3. The combined steel rail maintenance method according to claim 1, wherein the steel rail is maintained in S30 by any combination of a passive circumferential grinding method, an active end face grinding method and a milling method, and specifically comprises the following steps:

s301, firstly, repairing the steel rail with moderate and severe diseases in a track maintenance interval by adopting an active end face polishing method and a milling method respectively;

s302, after the repair of the steel rail with moderate and severe diseases is completed, polishing the steel rail in the whole section by adopting a passive circumferential polishing method until polishing operation is completed, and further completing the maintenance of the steel rail.

4. The combined steel rail maintenance method according to claim 1, wherein the steel rail is maintained in S30 by any combination of a passive circumferential grinding method, an active end face grinding method and a milling method, and specifically comprises the following steps:

s303, polishing the whole section of steel rail by adopting a passive circumferential polishing method until the mild lesions of the steel rail are polished in place;

and S304, after the steel rail with the mild disease is polished, polishing the residual moderate disease in the track maintenance interval by adopting an active end surface polishing method, and milling the residual severe disease by adopting a milling method until polishing and milling operations are completed, thereby completing the maintenance of the steel rail.

5. A method of maintaining a composite rail according to claim 1, wherein the extent of damage to the rail is assessed by the depth of damage to the rail.

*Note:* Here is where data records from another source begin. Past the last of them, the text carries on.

### config.mk
export PLATFORM = sky130hd
export DESIGN_NAME = trimmed_mean_window_filter_flat
export DESIGN_NICKNAME = d
export VERILOG_FILES = /design/src/rtl/tmwf_pkg.sv /design/src/rtl/tmwf_if.sv /design/src/rtl/tmwf_div.sv /design/src/rtl/tmwf_ctrl.sv /design/src/rtl/tmwf_datapath.sv /design/src/rtl/trimmed_mean_window_filter.sv /design/src/flat_wrapper.sv
export SDC_FILE = /design/constraint.sdc
export NUM_CORES = 1
export LEC_CHECK = 0
export BUFFER_PORTS_ARGS = -buffer_cell sky130_fd_sc_hd__buf_2
export CORE_MARGIN = 2
export CORE_UTILIZATION = 65
export CTS_BUF_LIST = sky130_fd_sc_hd__clkbuf_8
export DETAILED_ROUTE_END_ITERATION = 6
export GPL_TIMING_DRIVEN = 0
export PLACE_DENSITY = 0.87
export SETUP_SLACK_MARGIN = 0.2
export SYNTH_ARGS = -nofsm -noshare
export SYNTH_HDL_FRONTEND = slang
export SYNTH_SLANG_ARGS = --single-unit
### constraint.sdc
create_clock -name clk -period 9.45 [get_ports clk]
set_clock_uncertainty 0.05 [all_clocks]
set_input_delay 1.4175 -clock clk [delete_from_list [all_inputs] [get_ports clk]]
set_output_delay 1.4175 -clock clk [all_outputs]
set_load 0.01 [all_outputs]
### src/rtl/tmwf_pkg.sv
// tmwf_pkg: shared widths, reset values and the controller/datapath link types
// of the trimmed mean window filter; no dependencies
`timescale 1ns / 1ps

package tmwf_pkg;

    localparam int MEASURE_W  = 16;
    localparam int BURST_W    = 20;
    localparam int SPM_W      = 5;
    localparam int IDX_W      = 4;
    localparam int FILL_OUT_W = 4;

    localparam logic [SPM_W-1:0] SPM_RESET = 5'd10;
    localparam logic [SPM_W-1:0] SPM_MIN   = 5'd1;
    localparam logic [SPM_W-1:0] SPM_MAX   = 5'd16;

    // fill / 3 as (fill * 43) >> 7, exact for fill below 128
    localparam int TRIM_MUL   = 43;
    localparam int TRIM_SHIFT = 7;

    typedef struct packed {
        logic accept;
        logic avg_start;
        logic push;
        logic sort_load;
        logic sort_step;
        logic sum_step;
        logic mean_start;
        logic emit;
    } dp_cmd_t;

    typedef struct packed {
        logic burst_done;
        logic div_done;
        logic cnt_last;
    } dp_status_t;

endpackage

### src/rtl/tmwf_if.sv
// tmwf_in_if / tmwf_out_if: valid/ready channels carrying one input word
// and one result word; uses tmwf_pkg for field widths
`timescale 1ns / 1ps

interface tmwf_in_if;
    logic                           valid;
    logic                           ready;
    logic [tmwf_pkg::MEASURE_W-1:0] raw_count;

    modport source (output valid, output raw_count, input ready);
    modport sink   (input valid, input raw_count, output ready);
endinterface

interface tmwf_out_if;
    logic                            valid;
    logic                            ready;
    logic [tmwf_pkg::MEASURE_W-1:0]  new_measure;
    logic [tmwf_pkg::MEASURE_W-1:0]  filtered;
    logic [tmwf_pkg::FILL_OUT_W-1:0] window_fill;

    modport source (output valid, output new_measure, output filtered, output window_fill,
                    input ready);
    modport sink   (input valid, input new_measure, input filtered, input window_fill,
                    output ready);
endinterface

### src/rtl/tmwf_div.sv
// tmwf_div: restoring divider, one quotient bit per cycle
// standalone, used by tmwf_datapath for both the burst average and the mean
`timescale 1ns / 1ps

module tmwf_div #(
    parameter int DIV_W = 20,
    parameter int DVS_W = 5
) (
    input  logic             clk,
    input  logic             rst_n,
    input  logic             start,
    input  logic [DIV_W-1:0] dividend,
    input  logic [DVS_W-1:0] divisor,
    output logic [DIV_W-1:0] quotient,
    output logic             done
);

    localparam int CNT_W = $clog2(DIV_W + 1);

    logic             busy_reg, busy_next;
    logic             done_reg, done_next;
    logic [CNT_W-1:0] cnt_reg, cnt_next;
    logic [DIV_W-1:0] quo_reg, quo_next;
    logic [DVS_W-1:0] rem_reg, rem_next;
    logic [DVS_W-1:0] dvs_reg;
    logic [DVS_W:0]   rem_shift;
    logic [DVS_W:0]   diff;
    logic             fits;

    assign rem_shift = {rem_reg, quo_reg[DIV_W-1]};
    assign diff      = rem_shift - {1'b0, dvs_reg};
    assign fits      = ~diff[DVS_W];

    always_comb
    begin
        busy_next = busy_reg;
        done_next = 1'b0;
        cnt_next  = cnt_reg;
        quo_next  = quo_reg;
        rem_next  = rem_reg;
        if (start)
        begin
            busy_next = 1'b1;
            cnt_next  = CNT_W'(DIV_W);
            quo_next  = dividend;
            rem_next  = '0;
        end
        else if (busy_reg)
        begin
            rem_next = fits ? diff[DVS_W-1:0] : rem_shift[DVS_W-1:0];
            quo_next = {quo_reg[DIV_W-2:0], fits};
            cnt_next = cnt_reg - 1'b1;
            if (cnt_reg == CNT_W'(1))
            begin
                busy_next = 1'b0;
                done_next = 1'b1;
            end
        end
    end

    always_ff @(posedge clk or negedge rst_n)
    begin
        if (!rst_n)
        begin
            busy_reg <= 1'b0;
            done_reg <= 1'b0;
            cnt_reg  <= '0;
        end
        else
        begin
            busy_reg <= busy_next;
            done_reg <= done_next;
            cnt_reg  <= cnt_next;
        end
    end

    always_ff @(posedge clk)
    begin
        quo_reg <= quo_next;
        rem_reg <= rem_next;
        if (start)
        begin
            dvs_reg <= divisor;
        end
    end

    assign quotient = quo_reg;
    assign done     = done_reg;

endmodule

### src/rtl/tmwf_ctrl.sv
// tmwf_ctrl: sequencer of the filter; drives datapath commands and the
// channel handshakes; uses tmwf_pkg for the command and status types
`timescale 1ns / 1ps

module tmwf_ctrl (
    input  logic                 clk,
    input  logic                 rst_n,
    input  logic                 in_valid,
    output logic                 in_ready,
    output logic                 out_valid,
    input  logic                 out_ready,
    output tmwf_pkg::dp_cmd_t    cmd,
    input  tmwf_pkg::dp_status_t st
);

    typedef enum logic [7:0] {
        S_IDLE   = 8'b0000_0001,
        S_AVG    = 8'b0000_0010,
        S_LOAD   = 8'b0000_0100,
        S_SORT   = 8'b0000_1000,
        S_SUM    = 8'b0001_0000,
        S_MSTART = 8'b0010_0000,
        S_MEAN   = 8'b0100_0000,
        S_EMIT   = 8'b1000_0000
    } state_t;

    state_t state_reg, state_next;
    logic   out_valid_reg, out_valid_next;

    always_comb
    begin
        state_next = state_reg;
        cmd        = '0;
        unique case (state_reg)
            S_IDLE:
            begin
                if (in_valid)
                begin
                    cmd.accept = 1'b1;
                    if (st.burst_done)
                    begin
                        cmd.avg_start = 1'b1;
                        state_next    = S_AVG;
                    end
                end
            end
            S_AVG:
            begin
                if (st.div_done)
                begin
                    cmd.push   = 1'b1;
                    state_next = S_LOAD;
                end
            end
            S_LOAD:
            begin
                cmd.sort_load = 1'b1;
                state_next    = S_SORT;
            end
            S_SORT:
            begin
                cmd.sort_step = 1'b1;
                if (st.cnt_last)
                begin
                    state_next = S_SUM;
                end
            end
            S_SUM:
            begin
                cmd.sum_step = 1'b1;
                if (st.cnt_last)
                begin
                    state_next = S_MSTART;
                end
            end
            S_MSTART:
            begin
                cmd.mean_start = 1'b1;
                state_next     = S_MEAN;
            end
            S_MEAN:
            begin
                if (st.div_done)
                begin
                    state_next = S_EMIT;
                end
            end
            S_EMIT:
            begin
                // wait until the output register is free or being drained
                if (!out_valid_reg || out_ready)
                begin
                    cmd.emit   = 1'b1;
                    state_next = S_IDLE;
                end
            end
            default:
            begin
                state_next = S_IDLE;
            end
        endcase
    end

    always_comb
    begin
        out_valid_next = out_valid_reg;
        if (cmd.emit)
        begin
            out_valid_next = 1'b1;
        end
        else if (out_ready)
        begin
            out_valid_next = 1'b0;
        end
    end

    always_ff @(posedge clk or negedge rst_n)
    begin
        if (!rst_n)
        begin
            state_reg     <= S_IDLE;
            out_valid_reg <= 1'b0;
        end
        else
        begin
            state_reg     <= state_next;
            out_valid_reg <= out_valid_next;
        end
    end

    assign in_ready  = (state_reg == S_IDLE);
    assign out_valid = out_valid_reg;

endmodule

### src/rtl/tmwf_datapath.sv
// tmwf_datapath: burst accumulator, window store, odd-even sort row, trimmed
// sum and output register; uses tmwf_pkg and instantiates tmwf_div
`timescale 1ns / 1ps

module tmwf_datapath #(
    parameter int WINDOW_DEPTH = 10
) (
    input  logic                              clk,
    input  logic                              rst_n,
    input  tmwf_pkg::dp_cmd_t                 cmd,
    output tmwf_pkg::dp_status_t              st,
    input  logic                              cfg_we,
    input  logic [tmwf_pkg::SPM_W-1:0]        cfg_wdata,
    input  logic [tmwf_pkg::MEASURE_W-1:0]    raw_count,
    output logic [tmwf_pkg::MEASURE_W-1:0]    new_measure,
    output logic [tmwf_pkg::MEASURE_W-1:0]    filtered,
    output logic [tmwf_pkg::FILL_OUT_W-1:0]   window_fill
);

    localparam int MW      = tmwf_pkg::MEASURE_W;
    localparam int BW      = tmwf_pkg::BURST_W;
    localparam int SW      = tmwf_pkg::SPM_W;
    localparam int IW      = tmwf_pkg::IDX_W;
    localparam int FILL_OUT_W_L = tmwf_pkg::FILL_OUT_W;
    localparam int FILL_W  = $clog2(WINDOW_DEPTH + 1);
    localparam int SLOT_W  = $clog2(WINDOW_DEPTH);
    localparam int CNT_W   = $clog2(WINDOW_DEPTH);
    localparam int SUM_W   = MW + FILL_W;
    localparam int DIV_W   = (SUM_W > BW) ? SUM_W : BW;
    localparam int DVS_W   = (FILL_W > SW) ? FILL_W : SW;
    localparam int KEY_W   = MW + 1;
    localparam int PROD_W  = FILL_W + 6;

    // burst accumulation
    logic [SW-1:0]   spm_reg;
    logic [SW-1:0]   spm_eff;
    logic [BW-1:0]   total_reg;
    logic [BW-1:0]   total_sum;
    logic [IW-1:0]   idx_reg;
    logic [IW:0]     idx_plus;

    // window
    logic [MW-1:0]     win_reg [WINDOW_DEPTH];
    logic [FILL_W-1:0] fill_reg;
    logic [SLOT_W-1:0] oldest_reg;
    logic [SLOT_W-1:0] wr_slot;
    logic              full;

    // sort and trimmed sum
    logic [KEY_W-1:0]  sort_reg  [WINDOW_DEPTH];
    logic [KEY_W-1:0]  sort_next [WINDOW_DEPTH];
    logic [CNT_W-1:0]  cnt_reg;
    logic [SUM_W-1:0]  sum_reg;
    logic [PROD_W-1:0] trim_prod;
    logic [FILL_W-1:0] drop;
    logic [FILL_W-1:0] hi;
    logic [FILL_W-1:0] keep;
    logic [FILL_W-1:0] cnt_ext;
    logic              in_band;

    // shared divider
    logic [DIV_W-1:0] div_dividend;
    logic [DVS_W-1:0] div_divisor;
    logic [DIV_W-1:0] div_quo;
    logic             div_done;
    logic [MW-1:0]    measure_sat;

    logic [MW-1:0]          measure_reg;
    logic [MW-1:0]          new_measure_reg;
    logic [MW-1:0]          filtered_reg;
    logic [FILL_OUT_W_L-1:0] fill_out_reg;

    always_comb
    begin
        if (spm_reg < tmwf_pkg::SPM_MIN)
        begin
            spm_eff = tmwf_pkg::SPM_MIN;
        end
        else if (spm_reg > tmwf_pkg::SPM_MAX)
        begin
            spm_eff = tmwf_pkg::SPM_MAX;
        end
        else
        begin
            spm_eff = spm_reg;
        end
    end

    assign total_sum = total_reg + BW'(raw_count);
    assign idx_plus  = {1'b0, idx_reg} + 1'b1;

    assign st.burst_done = (idx_plus >= spm_eff);
    assign st.div_done   = div_done;
    assign st.cnt_last   = (cnt_reg == CNT_W'(WINDOW_DEPTH - 1));

    always_ff @(posedge clk or negedge rst_n)
    begin
        if (!rst_n)
        begin
            spm_reg   <= tmwf_pkg::SPM_RESET;
            total_reg <= '0;
            idx_reg   <= '0;
        end
        else
        begin
            if (cfg_we)
            begin
                spm_reg <= cfg_wdata;
            end
            if (cmd.accept)
            begin
                if (st.burst_done)
                begin
                    total_reg <= '0;
                    idx_reg   <= '0;
                end
                else
                begin
                    total_reg <= total_sum;
                    idx_reg   <= idx_plus[IW-1:0];
                end
            end
        end
    end

    // average saturates to the measure range
    assign measure_sat = (|div_quo[DIV_W-1:MW]) ? {MW{1'b1}} : div_quo[MW-1:0];

    assign full    = (fill_reg == FILL_W'(WINDOW_DEPTH));
    assign wr_slot = full ? oldest_reg : fill_reg[SLOT_W-1:0];

    always_ff @(posedge clk or negedge rst_n)
    begin
        if (!rst_n)
        begin
            fill_reg   <= '0;
            oldest_reg <= '0;
        end
        else if (cmd.push)
        begin
            if (full)
            begin
                oldest_reg <= (oldest_reg == SLOT_W'(WINDOW_DEPTH - 1)) ? '0
                                                                        : oldest_reg + 1'b1;
            end
            else
            begin
                fill_reg <= fill_reg + 1'b1;
            end
        end
    end

    always_ff @(posedge clk)
    begin
        if (cmd.push)
        begin
            win_reg[wr_slot] <= measure_sat;
            measure_reg      <= measure_sat;
        end
    end

    // sort row: key msb marks an empty slot so it sorts to the top end;
    // odd-even transposition passes, then shifted down one entry per cycle
    for (genvar i = 0; i < WINDOW_DEPTH; i++)
    begin : g_cell
        localparam logic ODD = ((i % 2) == 1);
        logic [KEY_W-1:0] up_key;
        logic [KEY_W-1:0] dn_key;

        if (i + 1 < WINDOW_DEPTH)
        begin : g_up
            assign up_key = sort_reg[i+1];
        end
        else
        begin : g_top
            assign up_key = '1;
        end

        if (i > 0)
        begin : g_dn
            assign dn_key = sort_reg[i-1];
        end
        else
        begin : g_bot
            assign dn_key = '0;
        end

        always_comb
        begin
            sort_next[i] = sort_reg[i];
            if (cmd.sort_load)
            begin
                sort_next[i] = (FILL_W'(i) >= fill_reg) ? {1'b1, {MW{1'b0}}}
                                                        : {1'b0, win_reg[i]};
            end
            else if (cmd.sort_step)
            begin
                if (ODD == cnt_reg[0])
                begin
                    sort_next[i] = (sort_reg[i] > up_key) ? up_key : sort_reg[i];
                end
                else
                begin
                    sort_next[i] = (dn_key > sort_reg[i]) ? dn_key : sort_reg[i];
                end
            end
            else if (cmd.sum_step)
            begin
                sort_next[i] = up_key;
            end
        end

        always_ff @(posedge clk)
        begin
            sort_reg[i] <= sort_next[i];
        end
    end

    assign trim_prod = PROD_W'(fill_reg) * PROD_W'(tmwf_pkg::TRIM_MUL);
    assign drop      = FILL_W'(trim_prod >> tmwf_pkg::TRIM_SHIFT);
    assign hi        = fill_reg - drop;
    assign keep      = hi - drop;
    assign cnt_ext   = FILL_W'(cnt_reg);
    assign in_band   = (cnt_ext >= drop) && (cnt_ext < hi);

    always_ff @(posedge clk or negedge rst_n)
    begin
        if (!rst_n)
        begin
            cnt_reg <= '0;
        end
        else if (cmd.sort_load)
        begin
            cnt_reg <= '0;
        end
        else if (cmd.sort_step || cmd.sum_step)
        begin
            cnt_reg <= st.cnt_last ? '0 : cnt_reg + 1'b1;
        end
    end

    always_ff @(posedge clk)
    begin
        if (cmd.sort_load)
        begin
            sum_reg <= '0;
        end
        else if (cmd.sum_step && in_band)
        begin
            sum_reg <= sum_reg + SUM_W'(sort_reg[0][MW-1:0]);
        end
    end

    assign div_dividend = cmd.avg_start ? DIV_W'(total_sum) : DIV_W'(sum_reg);
    assign div_divisor  = cmd.avg_start ? DVS_W'(spm_eff) : DVS_W'(keep);

    tmwf_div #(
        .DIV_W (DIV_W),
        .DVS_W (DVS_W)
    ) u_div (
        .clk      (clk),
        .rst_n    (rst_n),
        .start    (cmd.avg_start | cmd.mean_start),
        .dividend (div_dividend),
        .divisor  (div_divisor),
        .quotient (div_quo),
        .done     (div_done)
    );

    always_ff @(posedge clk)
    begin
        if (cmd.emit)
        begin
            new_measure_reg <= measure_reg;
            filtered_reg    <= div_quo[MW-1:0];
            fill_out_reg    <= FILL_OUT_W_L'(fill_reg);
        end
    end

    assign new_measure = new_measure_reg;
    assign filtered    = filtered_reg;
    assign window_fill = fill_out_reg;

endmodule

### src/rtl/trimmed_mean_window_filter.sv
// trimmed_mean_window_filter: top level of the trimmed mean window filter
// uses tmwf_pkg, tmwf_in_if / tmwf_out_if, tmwf_ctrl and tmwf_datapath
`timescale 1ns / 1ps

// usage
// - in_ch carries one raw_count word per handshake (valid and ready high at a
//   rising edge); out_ch carries new_measure, filtered and window_fill
// - cfg_we / cfg_wdata write samples_per_measure (reset 10); write it only
//   while the block is idle
// - a word that does not complete a burst keeps in_ch ready; the next word
//   can follow right away
// - the word that completes a burst shows its result on out_ch after the
//   burst average in the one-bit-per-cycle divider, the window push, the
//   sort load, the WINDOW_DEPTH sort passes, WINDOW_DEPTH summing steps and
//   the mean in the same divider
// - the result sits in an output register; in_ch is ready again as soon as
//   the result is loaded, even while out_ch is stalled
// - a stalled out_ch holds the next finished result back inside the block,
//   and in_ch stays not ready until the output register frees up
// - reset clears the burst, empties the window and drops any pending result
module trimmed_mean_window_filter #(
    parameter int WINDOW_DEPTH = 10
) (
    input  logic                       clk,
    input  logic                       rst_n,
    tmwf_in_if.sink                    in_ch,
    tmwf_out_if.source                 out_ch,
    input  logic                       cfg_we,
    input  logic [tmwf_pkg::SPM_W-1:0] cfg_wdata
);

    tmwf_pkg::dp_cmd_t    cmd;
    tmwf_pkg::dp_status_t st;

    tmwf_ctrl u_ctrl (
        .clk       (clk),
        .rst_n     (rst_n),
        .in_valid  (in_ch.valid),
        .in_ready  (in_ch.ready),
        .out_valid (out_ch.valid),
        .out_ready (out_ch.ready),
        .cmd       (cmd),
        .st        (st)
    );

    tmwf_datapath #(
        .WINDOW_DEPTH (WINDOW_DEPTH)
    ) u_datapath (
        .clk         (clk),
        .rst_n       (rst_n),
        .cmd         (cmd),
        .st          (st),
        .cfg_we      (cfg_we),
        .cfg_wdata   (cfg_wdata),
        .raw_count   (in_ch.raw_count),
        .new_measure (out_ch.new_measure),
        .filtered    (out_ch.filtered),
        .window_fill (out_ch.window_fill)
    );

endmodule

### src/flat_wrapper.sv
// flat-port wrapper written by rule: the top's interface ports become plain ports
module trimmed_mean_window_filter_flat 
#(
    parameter int WINDOW_DEPTH = 10
)
  (clk, rst_n, cfg_we, cfg_wdata, in_ch_valid, in_ch_raw_count, in_ch_ready, out_ch_valid, out_ch_new_measure, out_ch_filtered, out_ch_window_fill, out_ch_ready);
  tmwf_in_if in_ch_i ();
  tmwf_out_if out_ch_i ();
  input  logic clk;
  input  logic rst_n;
  input  logic cfg_we;
  input  logic [tmwf_pkg::SPM_W-1:0] cfg_wdata;
  input wire logic [$bits(in_ch_i.valid)-1:0] in_ch_valid;
  input wire logic [$bits(in_ch_i.raw_count)-1:0] in_ch_raw_count;
  output wire logic [$bits(in_ch_i.ready)-1:0] in_ch_ready;
  output wire logic [$bits(out_ch_i.valid)-1:0] out_ch_valid;
  output wire logic [$bits(out_ch_i.new_measure)-1:0] out_ch_new_measure;
  output wire logic [$bits(out_ch_i.filtered)-1:0] out_ch_filtered;
  output wire logic [$bits(out_ch_i.window_fill)-1:0] out_ch_window_fill;
  input wire logic [$bits(out_ch_i.ready)-1:0] out_ch_ready;
  assign in_ch_i.valid = in_ch_valid;
  assign in_ch_i.raw_count = in_ch_raw_count;
  assign in_ch_ready = in_ch_i.ready;
  assign out_ch_valid = out_ch_i.valid;
  assign out_ch_new_measure = out_ch_i.new_measure;
  assign out_ch_filtered = out_ch_i.filtered;
  assign out_ch_window_fill = out_ch_i.window_fill;
  assign out_ch_i.ready = out_ch_ready;
  trimmed_mean_window_filter #(.WINDOW_DEPTH(WINDOW_DEPTH)) u_core (.clk(clk), .rst_n(rst_n), .in_ch(in_ch_i), .out_ch(out_ch_i), .cfg_we(cfg_we), .cfg_wdata(cfg_wdata));
endmodule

6. The method for maintaining a combined steel rail according to claim 5, wherein when the flaw depth of the steel rail is less than or equal to 0.2mm, the degree of damage of the steel rail is mild damage;

when the damage depth of the steel rail is between 0.2mm and 0.5mm, the disease degree of the steel rail is moderate disease;

when the damage depth of the steel rail is more than or equal to 0.5mm, the disease degree of the steel rail is a heavy disease.

7. A combined rail maintenance method according to any one of claims 1-4, characterized in that the passive circumferential grinding method is performed with a passive circumferential grinding device (10), the active end face grinding method is performed with an active end face grinding device (20), and the milling method is performed with a rail milling device (30).

8. The method for maintaining a combined steel rail according to claim 7, wherein the passive circumferential grinding equipment (10) is one of a high-speed grinding vehicle of the type HSG-city, HSG-2S and GKMC-24.

9. The method of claim 7, wherein the active end face grinding device (20) is one of GMC-96 type and GMC-20 type rail grinding vehicle.

10. The method of claim 7, wherein the rail milling equipment (30) is one of MM-1000 type, MG31 type, SF02 type, FGM type rail milling machines.